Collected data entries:
•••
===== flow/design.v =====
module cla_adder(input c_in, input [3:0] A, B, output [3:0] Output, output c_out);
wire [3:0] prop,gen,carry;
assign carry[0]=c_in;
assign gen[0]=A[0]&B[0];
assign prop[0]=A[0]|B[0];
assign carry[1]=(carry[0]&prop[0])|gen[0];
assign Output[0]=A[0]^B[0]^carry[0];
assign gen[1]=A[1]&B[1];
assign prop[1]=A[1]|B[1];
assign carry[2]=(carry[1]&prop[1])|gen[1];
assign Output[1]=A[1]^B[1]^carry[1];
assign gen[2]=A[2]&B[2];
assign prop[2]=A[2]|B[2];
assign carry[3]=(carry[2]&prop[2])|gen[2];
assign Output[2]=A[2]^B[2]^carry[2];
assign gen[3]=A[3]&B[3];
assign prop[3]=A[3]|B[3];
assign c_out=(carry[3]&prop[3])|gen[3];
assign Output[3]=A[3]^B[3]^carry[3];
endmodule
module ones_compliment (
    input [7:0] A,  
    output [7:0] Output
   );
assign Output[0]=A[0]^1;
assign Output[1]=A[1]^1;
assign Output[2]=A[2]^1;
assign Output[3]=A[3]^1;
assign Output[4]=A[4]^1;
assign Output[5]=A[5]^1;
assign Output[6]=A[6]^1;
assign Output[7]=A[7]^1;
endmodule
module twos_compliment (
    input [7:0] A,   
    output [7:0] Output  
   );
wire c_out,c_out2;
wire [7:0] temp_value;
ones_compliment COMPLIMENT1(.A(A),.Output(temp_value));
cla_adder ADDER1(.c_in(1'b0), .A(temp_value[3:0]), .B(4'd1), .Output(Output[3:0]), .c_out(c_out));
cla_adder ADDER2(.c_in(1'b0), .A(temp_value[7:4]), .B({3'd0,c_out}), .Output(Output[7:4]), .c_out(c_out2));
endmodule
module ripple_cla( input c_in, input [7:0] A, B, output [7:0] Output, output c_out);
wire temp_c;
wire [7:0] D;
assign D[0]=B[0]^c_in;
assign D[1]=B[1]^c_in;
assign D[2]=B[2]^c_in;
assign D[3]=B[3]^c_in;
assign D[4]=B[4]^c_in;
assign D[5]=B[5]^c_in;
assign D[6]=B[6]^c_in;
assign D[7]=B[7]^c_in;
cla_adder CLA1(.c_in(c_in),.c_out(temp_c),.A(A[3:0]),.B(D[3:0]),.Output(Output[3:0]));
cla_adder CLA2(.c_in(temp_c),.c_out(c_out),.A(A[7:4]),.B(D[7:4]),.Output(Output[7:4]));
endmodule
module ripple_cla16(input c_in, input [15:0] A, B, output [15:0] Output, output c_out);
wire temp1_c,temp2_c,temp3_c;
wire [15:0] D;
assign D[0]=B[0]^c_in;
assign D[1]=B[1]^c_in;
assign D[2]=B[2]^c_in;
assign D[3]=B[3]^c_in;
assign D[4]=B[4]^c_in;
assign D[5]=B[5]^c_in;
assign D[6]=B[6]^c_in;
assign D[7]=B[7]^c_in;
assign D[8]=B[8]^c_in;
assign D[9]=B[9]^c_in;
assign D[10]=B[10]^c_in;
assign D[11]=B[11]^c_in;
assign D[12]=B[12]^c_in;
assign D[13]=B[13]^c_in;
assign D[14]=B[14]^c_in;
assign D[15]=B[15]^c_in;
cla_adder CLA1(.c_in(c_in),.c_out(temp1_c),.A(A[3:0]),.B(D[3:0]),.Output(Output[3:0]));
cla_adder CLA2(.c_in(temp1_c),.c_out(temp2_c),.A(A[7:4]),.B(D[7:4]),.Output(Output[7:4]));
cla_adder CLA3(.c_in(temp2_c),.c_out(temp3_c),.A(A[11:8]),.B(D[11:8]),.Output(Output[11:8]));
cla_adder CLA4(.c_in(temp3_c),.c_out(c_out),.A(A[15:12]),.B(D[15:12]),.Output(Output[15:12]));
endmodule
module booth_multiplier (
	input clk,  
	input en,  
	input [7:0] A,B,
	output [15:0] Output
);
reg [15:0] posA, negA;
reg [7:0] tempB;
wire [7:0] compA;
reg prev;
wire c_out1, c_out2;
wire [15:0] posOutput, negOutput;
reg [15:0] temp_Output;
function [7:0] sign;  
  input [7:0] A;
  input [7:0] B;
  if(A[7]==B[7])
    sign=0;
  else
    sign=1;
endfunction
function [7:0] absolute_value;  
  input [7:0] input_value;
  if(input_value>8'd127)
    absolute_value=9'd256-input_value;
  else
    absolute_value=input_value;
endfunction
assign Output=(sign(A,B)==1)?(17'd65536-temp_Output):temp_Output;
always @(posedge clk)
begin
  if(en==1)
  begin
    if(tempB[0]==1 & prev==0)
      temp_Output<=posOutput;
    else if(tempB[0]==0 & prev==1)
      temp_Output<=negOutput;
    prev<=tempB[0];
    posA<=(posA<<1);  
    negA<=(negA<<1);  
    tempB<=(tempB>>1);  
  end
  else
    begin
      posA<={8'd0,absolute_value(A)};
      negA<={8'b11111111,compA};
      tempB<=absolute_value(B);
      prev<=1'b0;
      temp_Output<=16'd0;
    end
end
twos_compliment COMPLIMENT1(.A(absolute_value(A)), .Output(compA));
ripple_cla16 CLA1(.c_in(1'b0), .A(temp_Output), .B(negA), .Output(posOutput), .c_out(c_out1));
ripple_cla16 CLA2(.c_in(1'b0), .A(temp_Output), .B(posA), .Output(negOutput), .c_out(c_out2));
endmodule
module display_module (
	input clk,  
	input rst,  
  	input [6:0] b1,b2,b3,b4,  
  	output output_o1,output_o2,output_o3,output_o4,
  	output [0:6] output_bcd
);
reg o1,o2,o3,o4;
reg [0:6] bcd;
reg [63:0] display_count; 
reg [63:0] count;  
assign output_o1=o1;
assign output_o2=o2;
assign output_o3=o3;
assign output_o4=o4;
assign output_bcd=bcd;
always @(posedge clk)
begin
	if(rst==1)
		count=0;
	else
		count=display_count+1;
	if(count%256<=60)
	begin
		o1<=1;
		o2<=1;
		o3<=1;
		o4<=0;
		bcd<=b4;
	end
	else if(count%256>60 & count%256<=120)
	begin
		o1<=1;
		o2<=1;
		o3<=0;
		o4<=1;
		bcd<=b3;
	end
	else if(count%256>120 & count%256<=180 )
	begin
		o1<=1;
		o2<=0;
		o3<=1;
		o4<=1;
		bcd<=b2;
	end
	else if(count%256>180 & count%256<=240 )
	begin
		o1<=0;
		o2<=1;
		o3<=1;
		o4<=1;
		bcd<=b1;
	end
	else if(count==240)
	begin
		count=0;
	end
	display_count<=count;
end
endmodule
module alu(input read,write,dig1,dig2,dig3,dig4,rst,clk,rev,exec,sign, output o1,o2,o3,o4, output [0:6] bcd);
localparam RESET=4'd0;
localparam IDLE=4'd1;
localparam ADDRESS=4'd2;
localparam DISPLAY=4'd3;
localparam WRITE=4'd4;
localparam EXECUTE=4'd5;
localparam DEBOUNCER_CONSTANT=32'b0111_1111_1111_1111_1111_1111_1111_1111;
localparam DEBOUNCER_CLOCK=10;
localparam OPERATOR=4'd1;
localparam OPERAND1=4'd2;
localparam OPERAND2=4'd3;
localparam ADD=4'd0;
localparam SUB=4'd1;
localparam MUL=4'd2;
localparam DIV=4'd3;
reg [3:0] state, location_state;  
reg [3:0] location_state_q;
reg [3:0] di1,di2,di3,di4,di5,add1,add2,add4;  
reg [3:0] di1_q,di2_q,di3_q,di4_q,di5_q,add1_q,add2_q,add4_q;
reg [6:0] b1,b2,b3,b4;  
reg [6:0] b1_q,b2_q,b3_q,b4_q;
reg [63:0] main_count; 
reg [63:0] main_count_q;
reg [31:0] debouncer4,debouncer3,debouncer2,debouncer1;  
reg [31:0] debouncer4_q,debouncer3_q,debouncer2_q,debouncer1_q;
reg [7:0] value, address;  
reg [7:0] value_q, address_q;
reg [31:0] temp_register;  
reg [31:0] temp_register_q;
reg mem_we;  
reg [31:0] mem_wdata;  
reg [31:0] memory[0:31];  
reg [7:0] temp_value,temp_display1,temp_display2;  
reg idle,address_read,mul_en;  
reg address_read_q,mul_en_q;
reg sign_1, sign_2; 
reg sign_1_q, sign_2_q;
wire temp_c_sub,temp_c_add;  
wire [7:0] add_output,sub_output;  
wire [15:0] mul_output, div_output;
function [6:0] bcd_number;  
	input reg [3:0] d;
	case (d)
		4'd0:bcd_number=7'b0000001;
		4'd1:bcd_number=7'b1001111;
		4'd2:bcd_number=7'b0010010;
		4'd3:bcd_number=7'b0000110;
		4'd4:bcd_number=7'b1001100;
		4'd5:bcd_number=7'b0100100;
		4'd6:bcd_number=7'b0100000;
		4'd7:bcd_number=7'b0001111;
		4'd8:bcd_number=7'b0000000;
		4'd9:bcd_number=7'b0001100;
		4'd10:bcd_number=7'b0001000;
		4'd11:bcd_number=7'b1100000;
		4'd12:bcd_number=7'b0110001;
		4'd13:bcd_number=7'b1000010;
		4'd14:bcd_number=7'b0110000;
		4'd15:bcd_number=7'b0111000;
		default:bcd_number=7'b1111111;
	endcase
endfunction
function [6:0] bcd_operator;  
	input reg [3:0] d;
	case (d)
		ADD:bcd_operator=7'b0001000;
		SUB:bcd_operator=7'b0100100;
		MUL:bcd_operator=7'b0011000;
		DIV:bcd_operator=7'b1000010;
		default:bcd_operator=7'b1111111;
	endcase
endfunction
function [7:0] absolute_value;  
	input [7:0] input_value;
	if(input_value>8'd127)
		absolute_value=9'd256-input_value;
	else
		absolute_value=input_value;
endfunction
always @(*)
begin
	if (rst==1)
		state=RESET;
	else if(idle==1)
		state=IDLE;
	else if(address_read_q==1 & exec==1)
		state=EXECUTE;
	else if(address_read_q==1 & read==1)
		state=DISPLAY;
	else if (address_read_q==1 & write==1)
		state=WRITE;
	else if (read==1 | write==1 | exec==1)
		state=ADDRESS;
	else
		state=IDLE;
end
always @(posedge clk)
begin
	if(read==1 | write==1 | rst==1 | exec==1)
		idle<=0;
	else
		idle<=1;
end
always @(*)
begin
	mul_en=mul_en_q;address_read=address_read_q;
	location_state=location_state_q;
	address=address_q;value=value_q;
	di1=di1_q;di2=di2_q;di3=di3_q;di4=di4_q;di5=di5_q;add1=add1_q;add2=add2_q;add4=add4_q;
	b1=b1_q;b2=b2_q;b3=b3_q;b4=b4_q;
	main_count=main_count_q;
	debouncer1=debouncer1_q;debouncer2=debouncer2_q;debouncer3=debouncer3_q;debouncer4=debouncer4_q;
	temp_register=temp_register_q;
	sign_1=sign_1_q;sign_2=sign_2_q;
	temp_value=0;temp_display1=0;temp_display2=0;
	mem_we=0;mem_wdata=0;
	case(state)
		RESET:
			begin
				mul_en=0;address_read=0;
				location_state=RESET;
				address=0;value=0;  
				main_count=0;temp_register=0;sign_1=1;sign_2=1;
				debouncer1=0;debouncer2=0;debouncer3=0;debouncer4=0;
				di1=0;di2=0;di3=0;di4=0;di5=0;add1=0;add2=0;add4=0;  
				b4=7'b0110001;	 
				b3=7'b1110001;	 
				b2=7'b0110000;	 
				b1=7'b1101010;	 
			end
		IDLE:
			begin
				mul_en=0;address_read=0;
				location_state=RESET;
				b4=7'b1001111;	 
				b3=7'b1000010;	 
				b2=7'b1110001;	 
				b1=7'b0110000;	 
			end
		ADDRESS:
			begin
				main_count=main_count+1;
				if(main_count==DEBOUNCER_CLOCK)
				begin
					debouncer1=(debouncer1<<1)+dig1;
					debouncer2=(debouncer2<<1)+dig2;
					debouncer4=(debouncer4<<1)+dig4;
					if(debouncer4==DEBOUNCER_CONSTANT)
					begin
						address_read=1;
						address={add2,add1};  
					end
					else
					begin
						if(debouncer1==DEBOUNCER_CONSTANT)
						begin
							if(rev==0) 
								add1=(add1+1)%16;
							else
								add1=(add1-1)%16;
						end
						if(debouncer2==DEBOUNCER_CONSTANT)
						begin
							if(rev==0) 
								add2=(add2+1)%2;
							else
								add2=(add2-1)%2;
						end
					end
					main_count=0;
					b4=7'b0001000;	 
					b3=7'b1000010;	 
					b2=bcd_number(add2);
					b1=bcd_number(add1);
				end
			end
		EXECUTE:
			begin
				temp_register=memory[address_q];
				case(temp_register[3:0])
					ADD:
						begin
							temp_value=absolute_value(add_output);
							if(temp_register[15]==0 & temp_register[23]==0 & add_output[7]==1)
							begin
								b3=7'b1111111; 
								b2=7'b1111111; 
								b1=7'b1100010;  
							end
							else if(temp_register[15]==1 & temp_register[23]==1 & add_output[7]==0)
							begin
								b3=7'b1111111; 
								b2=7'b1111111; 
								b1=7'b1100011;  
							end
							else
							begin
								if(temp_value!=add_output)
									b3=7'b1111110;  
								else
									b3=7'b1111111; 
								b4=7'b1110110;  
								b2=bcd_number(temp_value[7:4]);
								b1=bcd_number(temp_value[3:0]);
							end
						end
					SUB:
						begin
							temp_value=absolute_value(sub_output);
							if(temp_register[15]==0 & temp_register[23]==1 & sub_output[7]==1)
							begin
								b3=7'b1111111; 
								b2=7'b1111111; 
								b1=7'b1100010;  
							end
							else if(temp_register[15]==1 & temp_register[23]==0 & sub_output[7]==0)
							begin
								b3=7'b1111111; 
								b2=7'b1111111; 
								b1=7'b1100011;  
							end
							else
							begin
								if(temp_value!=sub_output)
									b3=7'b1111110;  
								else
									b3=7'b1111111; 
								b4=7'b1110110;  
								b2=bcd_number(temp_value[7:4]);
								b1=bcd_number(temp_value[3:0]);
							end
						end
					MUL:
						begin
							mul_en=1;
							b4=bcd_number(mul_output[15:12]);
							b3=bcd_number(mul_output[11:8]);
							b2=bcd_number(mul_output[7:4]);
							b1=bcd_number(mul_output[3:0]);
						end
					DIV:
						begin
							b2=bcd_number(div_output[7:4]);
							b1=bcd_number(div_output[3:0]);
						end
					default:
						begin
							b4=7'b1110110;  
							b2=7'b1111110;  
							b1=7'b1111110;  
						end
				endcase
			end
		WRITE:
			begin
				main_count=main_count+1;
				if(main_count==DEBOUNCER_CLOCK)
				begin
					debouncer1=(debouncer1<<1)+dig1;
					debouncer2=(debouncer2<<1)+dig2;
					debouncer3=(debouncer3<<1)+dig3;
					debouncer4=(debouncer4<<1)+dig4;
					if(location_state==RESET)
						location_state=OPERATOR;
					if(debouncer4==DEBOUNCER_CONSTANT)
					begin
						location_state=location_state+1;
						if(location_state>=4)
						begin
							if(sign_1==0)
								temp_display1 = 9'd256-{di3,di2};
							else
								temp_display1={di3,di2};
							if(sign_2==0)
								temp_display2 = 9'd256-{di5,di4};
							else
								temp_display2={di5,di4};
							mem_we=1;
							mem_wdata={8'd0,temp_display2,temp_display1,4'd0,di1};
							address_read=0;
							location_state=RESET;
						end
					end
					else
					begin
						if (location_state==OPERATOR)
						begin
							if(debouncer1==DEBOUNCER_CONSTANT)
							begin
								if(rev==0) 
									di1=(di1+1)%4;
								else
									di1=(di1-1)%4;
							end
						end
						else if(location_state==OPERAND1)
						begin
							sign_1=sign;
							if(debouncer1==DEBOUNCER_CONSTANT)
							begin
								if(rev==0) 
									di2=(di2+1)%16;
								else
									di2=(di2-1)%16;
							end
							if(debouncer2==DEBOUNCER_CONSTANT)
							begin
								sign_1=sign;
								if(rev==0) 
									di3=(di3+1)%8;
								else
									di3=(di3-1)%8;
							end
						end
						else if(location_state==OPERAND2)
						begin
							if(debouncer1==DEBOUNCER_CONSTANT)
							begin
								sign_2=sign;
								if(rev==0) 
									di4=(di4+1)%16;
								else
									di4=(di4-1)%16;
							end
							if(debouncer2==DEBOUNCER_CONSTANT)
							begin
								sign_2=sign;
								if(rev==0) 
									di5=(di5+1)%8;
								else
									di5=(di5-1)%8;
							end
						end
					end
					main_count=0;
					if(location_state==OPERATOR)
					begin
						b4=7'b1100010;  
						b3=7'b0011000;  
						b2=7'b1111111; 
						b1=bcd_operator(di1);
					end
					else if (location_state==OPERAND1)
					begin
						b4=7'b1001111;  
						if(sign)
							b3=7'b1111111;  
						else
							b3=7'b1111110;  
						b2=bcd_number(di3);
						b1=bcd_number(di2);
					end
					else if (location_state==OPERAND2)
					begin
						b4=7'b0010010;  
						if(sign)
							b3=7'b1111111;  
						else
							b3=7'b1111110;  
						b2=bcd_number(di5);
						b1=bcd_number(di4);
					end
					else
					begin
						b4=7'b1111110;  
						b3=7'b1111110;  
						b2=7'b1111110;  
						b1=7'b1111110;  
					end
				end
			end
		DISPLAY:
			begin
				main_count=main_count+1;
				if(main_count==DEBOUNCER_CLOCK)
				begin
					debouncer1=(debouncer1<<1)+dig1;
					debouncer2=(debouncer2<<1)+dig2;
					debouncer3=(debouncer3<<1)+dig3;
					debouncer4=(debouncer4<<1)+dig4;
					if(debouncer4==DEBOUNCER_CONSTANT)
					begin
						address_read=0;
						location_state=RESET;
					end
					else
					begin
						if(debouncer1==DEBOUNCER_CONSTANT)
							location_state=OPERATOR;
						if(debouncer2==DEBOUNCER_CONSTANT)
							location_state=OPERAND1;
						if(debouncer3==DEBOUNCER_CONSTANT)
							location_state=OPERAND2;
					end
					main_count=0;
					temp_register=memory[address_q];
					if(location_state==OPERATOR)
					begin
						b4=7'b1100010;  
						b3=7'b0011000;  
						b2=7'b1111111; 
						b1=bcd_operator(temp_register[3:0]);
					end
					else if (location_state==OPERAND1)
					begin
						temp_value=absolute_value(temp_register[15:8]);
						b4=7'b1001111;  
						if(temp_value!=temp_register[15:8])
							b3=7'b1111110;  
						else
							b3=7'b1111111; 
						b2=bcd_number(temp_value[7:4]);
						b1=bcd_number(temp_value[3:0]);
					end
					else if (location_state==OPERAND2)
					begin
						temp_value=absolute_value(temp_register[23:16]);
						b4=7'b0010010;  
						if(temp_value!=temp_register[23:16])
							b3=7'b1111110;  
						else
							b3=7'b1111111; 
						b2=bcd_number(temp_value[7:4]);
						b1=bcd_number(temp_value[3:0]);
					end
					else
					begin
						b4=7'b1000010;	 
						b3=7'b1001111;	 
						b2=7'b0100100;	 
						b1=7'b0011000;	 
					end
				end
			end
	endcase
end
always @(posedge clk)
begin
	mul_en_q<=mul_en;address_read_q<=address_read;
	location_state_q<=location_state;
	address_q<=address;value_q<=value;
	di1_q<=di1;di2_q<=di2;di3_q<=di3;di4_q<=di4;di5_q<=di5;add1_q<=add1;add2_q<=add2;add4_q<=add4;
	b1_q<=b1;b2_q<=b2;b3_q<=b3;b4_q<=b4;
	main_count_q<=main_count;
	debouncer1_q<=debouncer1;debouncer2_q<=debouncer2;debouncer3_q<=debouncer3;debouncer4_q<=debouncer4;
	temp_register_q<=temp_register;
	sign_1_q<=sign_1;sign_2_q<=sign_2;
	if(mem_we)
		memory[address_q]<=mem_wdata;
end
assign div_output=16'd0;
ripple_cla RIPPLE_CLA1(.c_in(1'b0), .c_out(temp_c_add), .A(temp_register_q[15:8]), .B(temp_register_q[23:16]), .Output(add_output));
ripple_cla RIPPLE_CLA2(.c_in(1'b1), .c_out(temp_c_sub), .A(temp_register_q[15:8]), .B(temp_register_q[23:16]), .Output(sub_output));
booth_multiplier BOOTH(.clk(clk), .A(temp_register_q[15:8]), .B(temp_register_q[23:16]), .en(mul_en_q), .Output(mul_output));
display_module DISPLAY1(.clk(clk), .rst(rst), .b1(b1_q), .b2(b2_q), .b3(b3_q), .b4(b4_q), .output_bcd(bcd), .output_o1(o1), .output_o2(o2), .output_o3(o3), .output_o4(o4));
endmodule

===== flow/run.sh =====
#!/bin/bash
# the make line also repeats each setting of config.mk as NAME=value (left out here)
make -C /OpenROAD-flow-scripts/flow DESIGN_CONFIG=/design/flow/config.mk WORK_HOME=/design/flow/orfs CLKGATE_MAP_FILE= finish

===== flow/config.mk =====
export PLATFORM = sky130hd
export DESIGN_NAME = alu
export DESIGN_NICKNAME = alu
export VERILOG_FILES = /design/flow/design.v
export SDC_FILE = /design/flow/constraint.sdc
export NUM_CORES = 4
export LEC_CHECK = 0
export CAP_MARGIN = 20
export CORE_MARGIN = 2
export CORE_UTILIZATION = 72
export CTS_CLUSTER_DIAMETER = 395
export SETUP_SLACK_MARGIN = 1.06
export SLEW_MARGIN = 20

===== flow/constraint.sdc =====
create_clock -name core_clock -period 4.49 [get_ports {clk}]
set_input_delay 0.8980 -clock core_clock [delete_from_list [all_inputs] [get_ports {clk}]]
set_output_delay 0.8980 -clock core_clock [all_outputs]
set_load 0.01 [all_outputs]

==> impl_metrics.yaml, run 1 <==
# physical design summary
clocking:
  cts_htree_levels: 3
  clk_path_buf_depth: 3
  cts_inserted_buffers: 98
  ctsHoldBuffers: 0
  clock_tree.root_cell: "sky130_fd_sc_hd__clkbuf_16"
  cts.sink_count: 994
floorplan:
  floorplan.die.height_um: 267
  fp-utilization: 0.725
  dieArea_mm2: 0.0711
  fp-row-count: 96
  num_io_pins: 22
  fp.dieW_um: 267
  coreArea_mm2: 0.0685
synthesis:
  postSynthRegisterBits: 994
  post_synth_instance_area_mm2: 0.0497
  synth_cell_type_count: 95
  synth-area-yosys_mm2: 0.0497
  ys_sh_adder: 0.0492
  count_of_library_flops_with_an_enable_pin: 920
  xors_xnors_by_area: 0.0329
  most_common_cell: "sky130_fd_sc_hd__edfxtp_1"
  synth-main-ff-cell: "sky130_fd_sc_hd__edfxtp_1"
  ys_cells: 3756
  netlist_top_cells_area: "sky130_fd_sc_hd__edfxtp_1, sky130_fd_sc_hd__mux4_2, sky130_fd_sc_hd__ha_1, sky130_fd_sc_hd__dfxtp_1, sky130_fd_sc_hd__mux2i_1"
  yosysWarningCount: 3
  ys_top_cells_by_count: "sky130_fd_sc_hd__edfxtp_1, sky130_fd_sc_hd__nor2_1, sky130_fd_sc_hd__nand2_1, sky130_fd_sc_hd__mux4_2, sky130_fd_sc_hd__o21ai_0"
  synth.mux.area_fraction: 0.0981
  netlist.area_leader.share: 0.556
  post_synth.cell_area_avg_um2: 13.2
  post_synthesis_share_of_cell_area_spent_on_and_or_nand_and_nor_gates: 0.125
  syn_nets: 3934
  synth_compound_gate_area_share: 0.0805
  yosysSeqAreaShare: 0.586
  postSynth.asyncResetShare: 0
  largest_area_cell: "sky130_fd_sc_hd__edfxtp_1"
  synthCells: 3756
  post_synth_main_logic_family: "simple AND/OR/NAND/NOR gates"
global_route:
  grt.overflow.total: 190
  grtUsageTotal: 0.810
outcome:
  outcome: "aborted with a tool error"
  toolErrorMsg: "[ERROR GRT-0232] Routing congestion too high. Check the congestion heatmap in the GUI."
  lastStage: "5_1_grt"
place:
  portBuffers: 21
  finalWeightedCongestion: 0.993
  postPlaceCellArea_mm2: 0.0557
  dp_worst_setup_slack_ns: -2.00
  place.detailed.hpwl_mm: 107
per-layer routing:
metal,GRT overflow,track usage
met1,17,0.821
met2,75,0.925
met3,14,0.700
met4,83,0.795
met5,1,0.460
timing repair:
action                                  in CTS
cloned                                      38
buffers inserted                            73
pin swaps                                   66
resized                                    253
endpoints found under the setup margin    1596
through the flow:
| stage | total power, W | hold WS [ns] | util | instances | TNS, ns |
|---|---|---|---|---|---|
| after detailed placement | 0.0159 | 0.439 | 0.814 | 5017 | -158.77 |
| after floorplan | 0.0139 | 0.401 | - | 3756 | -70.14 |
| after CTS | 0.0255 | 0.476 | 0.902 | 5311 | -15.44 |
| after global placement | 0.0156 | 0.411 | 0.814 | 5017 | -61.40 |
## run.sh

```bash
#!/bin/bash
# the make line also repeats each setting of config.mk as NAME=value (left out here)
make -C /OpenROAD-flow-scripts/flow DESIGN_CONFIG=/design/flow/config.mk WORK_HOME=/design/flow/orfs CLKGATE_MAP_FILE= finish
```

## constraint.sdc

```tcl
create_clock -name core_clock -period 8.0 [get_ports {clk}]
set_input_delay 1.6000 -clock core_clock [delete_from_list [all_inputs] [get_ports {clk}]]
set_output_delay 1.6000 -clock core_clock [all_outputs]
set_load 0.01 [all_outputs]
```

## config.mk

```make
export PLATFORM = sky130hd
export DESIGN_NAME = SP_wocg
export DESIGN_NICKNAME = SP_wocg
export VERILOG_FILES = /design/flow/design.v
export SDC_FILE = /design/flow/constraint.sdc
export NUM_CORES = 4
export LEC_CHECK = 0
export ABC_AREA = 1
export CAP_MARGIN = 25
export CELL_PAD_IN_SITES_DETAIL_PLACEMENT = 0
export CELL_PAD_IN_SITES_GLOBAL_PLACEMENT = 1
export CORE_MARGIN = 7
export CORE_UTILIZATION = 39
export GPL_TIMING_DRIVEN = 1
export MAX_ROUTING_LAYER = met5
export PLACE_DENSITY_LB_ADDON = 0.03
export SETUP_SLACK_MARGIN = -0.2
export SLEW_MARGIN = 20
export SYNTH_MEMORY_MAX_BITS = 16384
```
•••
* AIM OF THE TASK
Return exactly what appears above, from the first line of the entries to the line with "ones_compliment COMPLIMENT1(.A(A),.Output(temp_value));", inclusive.

* REPLY TO THE TASK
===== flow/design.v =====
module cla_adder(input c_in, input [3:0] A, B, output [3:0] Output, output c_out);
wire [3:0] prop,gen,carry;
assign carry[0]=c_in;
assign gen[0]=A[0]&B[0];
assign prop[0]=A[0]|B[0];
assign carry[1]=(carry[0]&prop[0])|gen[0];
assign Output[0]=A[0]^B[0]^carry[0];
assign gen[1]=A[1]&B[1];
assign prop[1]=A[1]|B[1];
assign carry[2]=(carry[1]&prop[1])|gen[1];
assign Output[1]=A[1]^B[1]^carry[1];
assign gen[2]=A[2]&B[2];
assign prop[2]=A[2]|B[2];
assign carry[3]=(carry[2]&prop[2])|gen[2];
assign Output[2]=A[2]^B[2]^carry[2];
assign gen[3]=A[3]&B[3];
assign prop[3]=A[3]|B[3];
assign c_out=(carry[3]&prop[3])|gen[3];
assign Output[3]=A[3]^B[3]^carry[3];
endmodule
module ones_compliment (
    input [7:0] A,  
    output [7:0] Output
   );
assign Output[0]=A[0]^1;
assign Output[1]=A[1]^1;
assign Output[2]=A[2]^1;
assign Output[3]=A[3]^1;
assign Output[4]=A[4]^1;
assign Output[5]=A[5]^1;
assign Output[6]=A[6]^1;
assign Output[7]=A[7]^1;
endmodule
module twos_compliment (
    input [7:0] A,   
    output [7:0] Output  
   );
wire c_out,c_out2;
wire [7:0] temp_value;
ones_compliment COMPLIMENT1(.A(A),.Output(temp_value));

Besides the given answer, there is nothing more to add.